What follows belongs to an exercise in optimizing a design on an open flow for small area, a short achievable clock period and few clock cycles per item; a production flow would make more cautious choices.
At most, simulation tests tie the RTL to the original design; equivalence was not proved.

## job 6350
==> module aes_mixcol, before the edit <==
module aes_mixcol (
    input  wire [31:0] col,
    input  wire        inv,
    output wire [31:0] y
);
    function [7:0] xt(input [7:0] v);
        xt = {v[6:0], 1'b0} ^ (v[7] ? 8'h1b : 8'h00);
    endfunction
    wire [7:0] a0 = col[31:24];
    wire [7:0] a1 = col[23:16];
    wire [7:0] a2 = col[15:8];
    wire [7:0] a3 = col[7:0];
    wire [7:0] m0 = xt(a0 ^ a1) ^ a1 ^ a2 ^ a3;
    wire [7:0] m1 = xt(a1 ^ a2) ^ a2 ^ a3 ^ a0;
    wire [7:0] m2 = xt(a2 ^ a3) ^ a3 ^ a0 ^ a1;
    wire [7:0] m3 = xt(a3 ^ a0) ^ a0 ^ a1 ^ a2;
    wire [7:0] u  = xt(xt(a0 ^ a2));
    wire [7:0] v  = xt(xt(a1 ^ a3));
    wire [7:0] uv = xt(u ^ v);
    wire [7:0] w0 = inv ? (u ^ uv) : 8'h00;
    wire [7:0] w1 = inv ? (v ^ uv) : 8'h00;
    assign y = {m0 ^ w0, m1 ^ w1, m2 ^ w0, m3 ^ w1};
endmodule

═══

Return the complete material exactly as it reads.

**FINISHED TASK:**
What follows belongs to an exercise in optimizing a design on an open flow for small area, a short achievable clock period and few clock cycles per item; a production flow would make more cautious choices.
At most, simulation tests tie the RTL to the original design; equivalence was not proved.

## job 6350
==> module aes_mixcol, before the edit <==
module aes_mixcol (
    input  wire [31:0] col,
    input  wire        inv,
    output wire [31:0] y
);
    function [7:0] xt(input [7:0] v);
        xt = {v[6:0], 1'b0} ^ (v[7] ? 8'h1b : 8'h00);
    endfunction
    wire [7:0] a0 = col[31:24];
    wire [7:0] a1 = col[23:16];
    wire [7:0] a2 = col[15:8];
    wire [7:0] a3 = col[7:0];
    wire [7:0] m0 = xt(a0 ^ a1) ^ a1 ^ a2 ^ a3;
    wire [7:0] m1 = xt(a1 ^ a2) ^ a2 ^ a3 ^ a0;
    wire [7:0] m2 = xt(a2 ^ a3) ^ a3 ^ a0 ^ a1;
    wire [7:0] m3 = xt(a3 ^ a0) ^ a0 ^ a1 ^ a2;
    wire [7:0] u  = xt(xt(a0 ^ a2));
    wire [7:0] v  = xt(xt(a1 ^ a3));
    wire [7:0] uv = xt(u ^ v);
    wire [7:0] w0 = inv ? (u ^ uv) : 8'h00;
    wire [7:0] w1 = inv ? (v ^ uv) : 8'h00;
    assign y = {m0 ^ w0, m1 ^ w1, m2 ^ w0, m3 ^ w1};
endmodule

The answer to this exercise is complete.